■ **EXERCISE DETAILS**
For each line of the material below, give that line again word for word.

■ **THE DATA**
****************************************

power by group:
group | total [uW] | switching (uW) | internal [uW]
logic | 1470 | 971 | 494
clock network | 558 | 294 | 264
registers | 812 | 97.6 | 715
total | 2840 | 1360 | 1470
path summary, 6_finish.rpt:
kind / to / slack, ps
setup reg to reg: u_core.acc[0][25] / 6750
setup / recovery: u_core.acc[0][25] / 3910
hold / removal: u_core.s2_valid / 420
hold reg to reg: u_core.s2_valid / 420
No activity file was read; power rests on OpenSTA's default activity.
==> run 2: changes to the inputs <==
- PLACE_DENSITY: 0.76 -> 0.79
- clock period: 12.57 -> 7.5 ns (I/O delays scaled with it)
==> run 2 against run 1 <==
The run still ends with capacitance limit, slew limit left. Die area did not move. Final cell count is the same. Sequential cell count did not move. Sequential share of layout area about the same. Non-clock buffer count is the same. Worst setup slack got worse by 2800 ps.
`src/rtl/led_blink_unit.sv`:
```
// led_blink_unit: turns a one-cycle request into a train of human-visible LED
// blinks. Timing is derived from a free-running 2^WIDTH prescaler that is
// re-aligned on every accepted request, so each on-phase and off-gap is an
// exact multiple of the prescaler period.
module led_blink_unit #(
    parameter int WIDTH     = 17,
    parameter int ON_TICKS  = 4,
    parameter int OFF_TICKS = 4
) (
    input  logic       clk,
    input  logic       reset,
    input  logic       start,
    input  logic [3:0] count,
    output logic       busy,
    output logic       done,
    output logic       led
);

    // Phase counter must hold values up to max(ON_TICKS, OFF_TICKS) - 1.
    localparam int PH_MAX = (ON_TICKS > OFF_TICKS) ? ON_TICKS : OFF_TICKS;
    localparam int PH_W   = (PH_MAX > 1) ? $clog2(PH_MAX) : 1;

    localparam logic [PH_W-1:0]  ON_LAST   = PH_W'(ON_TICKS - 1);
    localparam logic [PH_W-1:0]  OFF_LAST  = PH_W'(OFF_TICKS - 1);
    localparam logic [WIDTH-1:0] PRESC_TOP = {WIDTH{1'b1}};

    typedef enum logic [1:0] {
        ST_IDLE = 2'd0,
        ST_ON   = 2'd1,
        ST_OFF  = 2'd2
    } state_t;

    state_t           state_q,     state_d;
    logic [WIDTH-1:0] prescaler_q, prescaler_d;
    logic [PH_W-1:0]  phase_q,     phase_d;
    logic [3:0]       remaining_q, remaining_d;
    logic             led_q,       led_d;
    logic             busy_q,      busy_d;
    logic             done_q,      done_d;
    logic             tick_s;

    assign tick_s = (prescaler_q == PRESC_TOP);

    // Next-state logic: request acceptance, phase sequencing and output decode.
    always_comb begin
        state_d     = state_q;
        prescaler_d = prescaler_q + {{(WIDTH-1){1'b0}}, 1'b1};
        phase_d     = phase_q;
        remaining_d = remaining_q;
        done_d      = 1'b0;

        case (state_q)
            ST_IDLE: begin
                if (start) begin
                    // Re-align the tick grid so the first on-phase is full length.
                    prescaler_d = {WIDTH{1'b0}};
                    if (count != 4'd0) begin
                        remaining_d = count;
                        phase_d     = {PH_W{1'b0}};
                        state_d     = ST_ON;
                    end else begin
                        // Empty request: acknowledge without lighting the LED.
                        done_d = 1'b1;
                    end
                end else begin
                    state_d = ST_IDLE;
                end
            end

            ST_ON: begin
                if (tick_s) begin
                    if (phase_q == ON_LAST) begin
                        phase_d     = {PH_W{1'b0}};
                        remaining_d = remaining_q - 4'd1;
                        if (remaining_q == 4'd1) begin
                            // Last blink finished: no trailing off-gap.
                            state_d = ST_IDLE;
                            done_d  = 1'b1;
                        end else begin
                            state_d = ST_OFF;
                        end
                    end else begin
                        phase_d = phase_q + {{(PH_W-1){1'b0}}, 1'b1};
                    end
                end else begin
                    state_d = ST_ON;
                end
            end

            ST_OFF: begin
                if (tick_s) begin
                    if (phase_q == OFF_LAST) begin
                        phase_d = {PH_W{1'b0}};
                        state_d = ST_ON;
                    end else begin
                        phase_d = phase_q + {{(PH_W-1){1'b0}}, 1'b1};
                    end
                end else begin
                    state_d = ST_OFF;
                end
            end

            default: begin
                state_d     = ST_IDLE;
                phase_d     = {PH_W{1'b0}};
                remaining_d = 4'd0;
            end
        endcase

        // Outputs are decoded from the next state so they land in flops.
        led_d  = (state_d == ST_ON);
        busy_d = (state_d != ST_IDLE);
    end

    // State and output registers with synchronous active-high reset.
    always_ff @(posedge clk) begin
        if (reset) begin
            state_q     <= ST_IDLE;
            prescaler_q <= {WIDTH{1'b0}};
            phase_q     <= {PH_W{1'b0}};
            remaining_q <= 4'd0;
            led_q       <= 1'b0;
            busy_q      <= 1'b0;
            done_q      <= 1'b0;
        end else begin
            state_q     <= state_d;
            prescaler_q <= prescaler_d;
            phase_q     <= phase_d;
            remaining_q <= remaining_d;
            led_q       <= led_d;
            busy_q      <= busy_d;
            done_q      <= done_d;
        end
    end

    assign led  = led_q;
    assign busy = busy_q;
    assign done = done_q;

endmodule

```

****************************************

■ **SOLUTION**
power by group:
group | total [uW] | switching (uW) | internal [uW]
logic | 1470 | 971 | 494
clock network | 558 | 294 | 264
registers | 812 | 97.6 | 715
total | 2840 | 1360 | 1470
path summary, 6_finish.rpt:
kind / to / slack, ps
setup reg to reg: u_core.acc[0][25] / 6750
setup / recovery: u_core.acc[0][25] / 3910
hold / removal: u_core.s2_valid / 420
hold reg to reg: u_core.s2_valid / 420
No activity file was read; power rests on OpenSTA's default activity.
==> run 2: changes to the inputs <==
- PLACE_DENSITY: 0.76 -> 0.79
- clock period: 12.57 -> 7.5 ns (I/O delays scaled with it)
==> run 2 against run 1 <==
The run still ends with capacitance limit, slew limit left. Die area did not move. Final cell count is the same. Sequential cell count did not move. Sequential share of layout area about the same. Non-clock buffer count is the same. Worst setup slack got worse by 2800 ps.
`src/rtl/led_blink_unit.sv`:
```
// led_blink_unit: turns a one-cycle request into a train of human-visible LED
// blinks. Timing is derived from a free-running 2^WIDTH prescaler that is
// re-aligned on every accepted request, so each on-phase and off-gap is an
// exact multiple of the prescaler period.
module led_blink_unit #(
    parameter int WIDTH     = 17,
    parameter int ON_TICKS  = 4,
    parameter int OFF_TICKS = 4
) (
    input  logic       clk,
    input  logic       reset,
    input  logic       start,
    input  logic [3:0] count,
    output logic       busy,
    output logic       done,
    output logic       led
);

    // Phase counter must hold values up to max(ON_TICKS, OFF_TICKS) - 1.
    localparam int PH_MAX = (ON_TICKS > OFF_TICKS) ? ON_TICKS : OFF_TICKS;
    localparam int PH_W   = (PH_MAX > 1) ? $clog2(PH_MAX) : 1;

    localparam logic [PH_W-1:0]  ON_LAST   = PH_W'(ON_TICKS - 1);
    localparam logic [PH_W-1:0]  OFF_LAST  = PH_W'(OFF_TICKS - 1);
    localparam logic [WIDTH-1:0] PRESC_TOP = {WIDTH{1'b1}};

    typedef enum logic [1:0] {
        ST_IDLE = 2'd0,
        ST_ON   = 2'd1,
        ST_OFF  = 2'd2
    } state_t;

    state_t           state_q,     state_d;
    logic [WIDTH-1:0] prescaler_q, prescaler_d;
    logic [PH_W-1:0]  phase_q,     phase_d;
    logic [3:0]       remaining_q, remaining_d;
    logic             led_q,       led_d;
    logic             busy_q,      busy_d;
    logic             done_q,      done_d;
    logic             tick_s;

    assign tick_s = (prescaler_q == PRESC_TOP);

    // Next-state logic: request acceptance, phase sequencing and output decode.
    always_comb begin
        state_d     = state_q;
        prescaler_d = prescaler_q + {{(WIDTH-1){1'b0}}, 1'b1};
        phase_d     = phase_q;
        remaining_d = remaining_q;
        done_d      = 1'b0;

        case (state_q)
            ST_IDLE: begin
                if (start) begin
                    // Re-align the tick grid so the first on-phase is full length.
                    prescaler_d = {WIDTH{1'b0}};
                    if (count != 4'd0) begin
                        remaining_d = count;
                        phase_d     = {PH_W{1'b0}};
                        state_d     = ST_ON;
                    end else begin
                        // Empty request: acknowledge without lighting the LED.
                        done_d = 1'b1;
                    end
                end else begin
                    state_d = ST_IDLE;
                end
            end

            ST_ON: begin
                if (tick_s) begin
                    if (phase_q == ON_LAST) begin
                        phase_d     = {PH_W{1'b0}};
                        remaining_d = remaining_q - 4'd1;
                        if (remaining_q == 4'd1) begin
                            // Last blink finished: no trailing off-gap.
                            state_d = ST_IDLE;
                            done_d  = 1'b1;
                        end else begin
                            state_d = ST_OFF;
                        end
                    end else begin
                        phase_d = phase_q + {{(PH_W-1){1'b0}}, 1'b1};
                    end
                end else begin
                    state_d = ST_ON;
                end
            end

            ST_OFF: begin
                if (tick_s) begin
                    if (phase_q == OFF_LAST) begin
                        phase_d = {PH_W{1'b0}};
                        state_d = ST_ON;
                    end else begin
                        phase_d = phase_q + {{(PH_W-1){1'b0}}, 1'b1};
                    end
                end else begin
                    state_d = ST_OFF;
                end
            end

            default: begin
                state_d     = ST_IDLE;
                phase_d     = {PH_W{1'b0}};
                remaining_d = 4'd0;
            end
        endcase

        // Outputs are decoded from the next state so they land in flops.
        led_d  = (state_d == ST_ON);
        busy_d = (state_d != ST_IDLE);
    end

    // State and output registers with synchronous active-high reset.
    always_ff @(posedge clk) begin
        if (reset) begin
            state_q     <= ST_IDLE;
            prescaler_q <= {WIDTH{1'b0}};
            phase_q     <= {PH_W{1'b0}};
            remaining_q <= 4'd0;
            led_q       <= 1'b0;
            busy_q      <= 1'b0;
            done_q      <= 1'b0;
        end else begin
            state_q     <= state_d;
            prescaler_q <= prescaler_d;
            phase_q     <= phase_d;
            remaining_q <= remaining_d;
            led_q       <= led_d;
            busy_q      <= busy_d;
            done_q      <= done_d;
        end
    end

    assign led  = led_q;
    assign busy = busy_q;
    assign done = done_q;

endmodule

```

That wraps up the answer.